Microsoft is due to hold a glitzy event tomorrow where it has promised to announce the “next generation of Windows”. The only problem is that the secretive new update leaked online last week. Dubbed Windows 11, the refreshed operating system looks to be a substantial redesign with soft rounded corners on every window, a new Start Menu that launches in the middle of the screen, overhauled icons for every application and setting, the list continues…
Unfortunately for Microsoft, as well as ruining the surprise during its event, the leaked design didn’t go down all that well with users.
And there’s more bad news.
Microsoft-focused blog Neowin has revealed that you’ll need to be connected to an internet connection to set-up your desktop PC or laptop. While Microsoft has long tried to push every Windows 10 user to create a Microsoft Account, which requires an active internet connection, there was a workaround.
Pulling out the ethernet cable from your device revealed an “I don’t have internet” option that let you plough on ahead with the rest of the set-up.
However, when setting up a new installation of Windows 11 Home, there is no “I don’t have internet” option to create a limited local-only account. Neowin has tried multiple times to get this time-tested trick to work with the leaked version of Windows 11, but no luck. What’s more concerning is that the “Sign In Options” menu doesn’t even contain the option for an “Offline Account”.
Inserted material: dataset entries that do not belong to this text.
$ cat config.mk
export PLATFORM = sky130hd
export DESIGN_NAME = iirdf1_dp
export DESIGN_NICKNAME = d
export VERILOG_FILES = /design/src/rtl/iir_direct_form_one_filter_core_assert.svh /design/src/rtl/iirdf1_pkg.sv /design/src/rtl/iirdf1_dp.sv
export SDC_FILE = /design/constraint.sdc
export NUM_CORES = 2
export LEC_CHECK = 0
export ABC_AREA = 1
export ABC_CLOCK_PERIOD_IN_PS = 13650
export CORE_ASPECT_RATIO = 2
export CORE_MARGIN = 10
export CORE_UTILIZATION = 45
export DETAILED_ROUTE_END_ITERATION = 8
export DONT_BUFFER_PORTS = 1
export GPL_ROUTABILITY_DRIVEN = 0
export GPL_TIMING_DRIVEN = 0
export PLACE_DENSITY = 0.67
export REMOVE_ABC_BUFFERS = 1
export SETUP_SLACK_MARGIN = 0.1
export SYNTH_ARGS = -nofsm -noshare
export SYNTH_HDL_FRONTEND = slang
export SYNTH_SLANG_ARGS = --single-unit
$ cat constraint.sdc
create_clock -name clk_i -period 13.65 [get_ports clk_i]
set_input_delay 1.365 -clock clk_i [delete_from_list [all_inputs] [get_ports clk_i]]
set_output_delay 1.365 -clock clk_i [all_outputs]
set_load 0.05 [all_outputs]
$ cat src/rtl/iir_direct_form_one_filter_core_assert.svh
// Assertion macros used by the filter controller.
`ifndef IIR_DIRECT_FORM_ONE_FILTER_CORE_ASSERT_SVH
`define IIR_DIRECT_FORM_ONE_FILTER_CORE_ASSERT_SVH

`ifndef ASSERT_OFF
// Checked on every rising edge while reset is released.
`define IIRDF1_ASSERT(name, prop, msg) \
  name: assert property (@(posedge clk_i) disable iff (!rst_ni) prop) else $error(msg);
// Checked on every rising edge, reset included.
`define IIRDF1_ASSERT_ALWAYS(name, prop, msg) \
  name: assert property (@(posedge clk_i) prop) else $error(msg);
`else
`define IIRDF1_ASSERT(name, prop, msg)
`define IIRDF1_ASSERT_ALWAYS(name, prop, msg)
`endif

`endif

$ cat src/rtl/iirdf1_pkg.sv
package iirdf1_pkg;

  // Fixed field widths.
  localparam int unsigned COEF_W     = 24;
  localparam int unsigned CMD_W      = 2;
  localparam int unsigned IDX_W      = 3;
  localparam int unsigned ORDER_W    = 3;
  localparam int unsigned CFG_IDX_W  = 2;
  localparam int unsigned CFG_DATA_W = 8;

  // Parameter defaults.
  localparam int unsigned DEF_MAX_ORDER      = 4;
  localparam int unsigned DEF_SAMPLE_WIDTH   = 16;
  localparam int unsigned DEF_COEF_FRAC_BITS = 20;

  // Request commands.
  localparam logic [CMD_W-1:0] CMD_SAMPLE = 2'd0;
  localparam logic [CMD_W-1:0] CMD_WR_FF  = 2'd1;
  localparam logic [CMD_W-1:0] CMD_WR_FB  = 2'd2;

  // Configuration register indexes.
  localparam logic [CFG_IDX_W-1:0] REG_FILTER_ENABLE = 2'd0;
  localparam logic [CFG_IDX_W-1:0] REG_ORDER_IN_USE  = 2'd1;

  localparam logic [ORDER_W-1:0] ORDER_RESET = 3'd2;

  // Commands from the controller to the datapath.
  typedef struct packed {
    logic load_x;  // capture the incoming sample
    logic wr_ff;   // write a feedforward coefficient from the request
    logic wr_fb;   // write a feedback coefficient from the request
    logic mac_en;  // issue one product this cycle
    logic first;   // the issued product starts a new sum
    logic sel_fb;  // the issued product is a feedback term
    logic commit;  // load the output register and, unless pass is set, update the histories
    logic pass;    // the committed result is the bypassed sample
  } iirdf1_cmd_t;

  // Status from the datapath to the controller.
  typedef struct packed {
    logic out_free;  // output register can take a result this cycle
  } iirdf1_sts_t;

endpackage

$ cat src/rtl/iirdf1_dp.sv
module iirdf1_dp
  import iirdf1_pkg::*;
#(
  parameter int unsigned MAX_ORDER      = DEF_MAX_ORDER,
  parameter int unsigned SAMPLE_WIDTH   = DEF_SAMPLE_WIDTH,
  parameter int unsigned COEF_FRAC_BITS = DEF_COEF_FRAC_BITS,
  localparam int unsigned TAP_W         = $clog2(MAX_ORDER + 1)
) (
  input  logic                           clk_i,
  input  logic                           rst_ni,
  input  iirdf1_cmd_t                    cmd_i,
  input  logic [TAP_W-1:0]               tap_i,
  output iirdf1_sts_t                    sts_o,
  input  logic signed [SAMPLE_WIDTH-1:0] sample_in_i,
  input  logic [IDX_W-1:0]               coef_index_i,
  input  logic signed [COEF_W-1:0]       coef_value_i,
  output logic                           out_valid_o,
  input  logic                           out_ready_i,
  output logic signed [SAMPLE_WIDTH-1:0] sample_out_o,
  output logic                           saturated_o
);

  localparam int unsigned PROD_W = COEF_W + SAMPLE_WIDTH;
  localparam int unsigned ACC_W  = PROD_W + $clog2(2 * MAX_ORDER + 1);

  localparam logic signed [ACC_W-1:0] ROUND_HALF =
    {{(ACC_W-1){1'b0}}, 1'b1} << (COEF_FRAC_BITS - 1);
  localparam logic signed [ACC_W-1:0] SMAX =
    ACC_W'((64'sd1 <<< (SAMPLE_WIDTH - 1)) - 64'sd1);
  localparam logic signed [ACC_W-1:0] SMIN = -SMAX - ACC_W'(1);

  logic signed [COEF_W-1:0]       ff_coef_q [0:MAX_ORDER];
  logic signed [COEF_W-1:0]       fb_coef_q [1:MAX_ORDER];
  logic signed [SAMPLE_WIDTH-1:0] xh_q      [1:MAX_ORDER];
  logic signed [SAMPLE_WIDTH-1:0] yh_q      [1:MAX_ORDER];
  logic signed [SAMPLE_WIDTH-1:0] x_q;

  logic signed [COEF_W-1:0]       coef_sel;
  logic signed [SAMPLE_WIDTH-1:0] data_sel;
  logic signed [PROD_W-1:0]       prod_d, prod_q;
  logic                           prod_v_q, prod_first_q, prod_neg_q;
  logic signed [ACC_W-1:0]        prod_ext, acc_base, acc_q;
  logic signed [ACC_W-1:0]        acc_rnd, acc_shr;
  logic signed [SAMPLE_WIDTH-1:0] y_sat;
  logic                           y_clip;

  logic                           out_valid_q;
  logic signed [SAMPLE_WIDTH-1:0] sample_out_q;
  logic                           saturated_q;

  // Coefficient stores, cleared at reset; out-of-range indexes write nothing.
  always_ff @(posedge clk_i or negedge rst_ni) begin
    if (!rst_ni) begin
      for (int k = 0; k <= MAX_ORDER; k++) ff_coef_q[k] <= '0;
      for (int k = 1; k <= MAX_ORDER; k++) fb_coef_q[k] <= '0;
    end else begin
      for (int k = 0; k <= MAX_ORDER; k++) begin
        if (cmd_i.wr_ff && (32'(coef_index_i) == k)) ff_coef_q[k] <= coef_value_i;
      end
      for (int k = 1; k <= MAX_ORDER; k++) begin
        if (cmd_i.wr_fb && (32'(coef_index_i) == k)) fb_coef_q[k] <= coef_value_i;
      end
    end
  end

  // Operand selection for the shared multiplier.
  always_comb begin
    if (tap_i == '0) begin
      coef_sel = ff_coef_q[0];
      data_sel = x_q;
    end else if (cmd_i.sel_fb) begin
      coef_sel = fb_coef_q[tap_i];
      data_sel = yh_q[tap_i];
    end else begin
      coef_sel = ff_coef_q[tap_i];
      data_sel = xh_q[tap_i];
    end
  end

  assign prod_d   = PROD_W'(coef_sel) * PROD_W'(data_sel);
  assign prod_ext = {{(ACC_W-PROD_W){prod_q[PROD_W-1]}}, prod_q};
  assign acc_base = prod_first_q ? '0 : acc_q;

  // Round half up, then clip to the sample range.
  assign acc_rnd = acc_q + ROUND_HALF;
  assign acc_shr = acc_rnd >>> COEF_FRAC_BITS;

  always_comb begin
    y_clip = 1'b1;
    if (acc_shr > SMAX) begin
      y_sat = SMAX[SAMPLE_WIDTH-1:0];
    end else if (acc_shr < SMIN) begin
      y_sat = SMIN[SAMPLE_WIDTH-1:0];
    end else begin
      y_sat  = acc_shr[SAMPLE_WIDTH-1:0];
      y_clip = 1'b0;
    end
  end

  always_ff @(posedge clk_i or negedge rst_ni) begin
    if (!rst_ni) begin
      prod_v_q <= 1'b0;
    end else begin
      prod_v_q <= cmd_i.mac_en;
    end
  end

  always_ff @(posedge clk_i) begin
    if (cmd_i.load_x) x_q <= sample_in_i;
    if (cmd_i.mac_en) begin
      prod_q       <= prod_d;
      prod_first_q <= cmd_i.first;
      prod_neg_q   <= cmd_i.sel_fb;
    end
    if (prod_v_q) begin
      acc_q <= prod_neg_q ? (acc_base - prod_ext) : (acc_base + prod_ext);
    end
  end

  // Histories, cleared at reset and shifted on every filtered sample.
  always_ff @(posedge clk_i or negedge rst_ni) begin
    if (!rst_ni) begin
      for (int k = 1; k <= MAX_ORDER; k++) begin
        xh_q[k] <= '0;
        yh_q[k] <= '0;
      end
    end else if (cmd_i.commit && !cmd_i.pass) begin
      xh_q[1] <= x_q;
      yh_q[1] <= y_sat;
      for (int k = 2; k <= MAX_ORDER; k++) begin
        xh_q[k] <= xh_q[k-1];
        yh_q[k] <= yh_q[k-1];
      end
    end
  end

  // Output register.
  always_ff @(posedge clk_i or negedge rst_ni) begin
    if (!rst_ni) begin
      out_valid_q <= 1'b0;
    end else if (cmd_i.commit) begin
      out_valid_q <= 1'b1;
    end else if (out_ready_i) begin
      out_valid_q <= 1'b0;
    end
  end

  always_ff @(posedge clk_i) begin
    if (cmd_i.commit) begin
      sample_out_q <= cmd_i.pass ? x_q : y_sat;
      saturated_q  <= cmd_i.pass ? 1'b0 : y_clip;
    end
  end

  assign sts_o.out_free = !out_valid_q || out_ready_i;
  assign out_valid_o    = out_valid_q;
  assign sample_out_o   = sample_out_q;
  assign saturated_o    = saturated_q;

endmodule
This option can be found in the same menu on Windows 11 Pro. That could mean that – since these versions of Windows 11 aren’t quite finished – the option will be coming soon to Windows 11 Home. However, it might suggest that Microsoft is happy to allow those paying for the Windows 11 Pro installation the option to work without an active internet connection while those on Windows 11 Home, which should include more users, are left with an obligation to sign in or create a Microsoft account.
Since you’ll need an internet connection to get moving, you’ll need to make sure your broadband is stable, the room where you’re setting up the desktop PC has a strong Wi-Fi signal, or that you’re not planning to launch the laptop while on the train or elsewhere without a connection.
Of course, a number of portable PCs now include a SIM to connect to 4G and 5G mobile data connections, which makes staying online a little easier.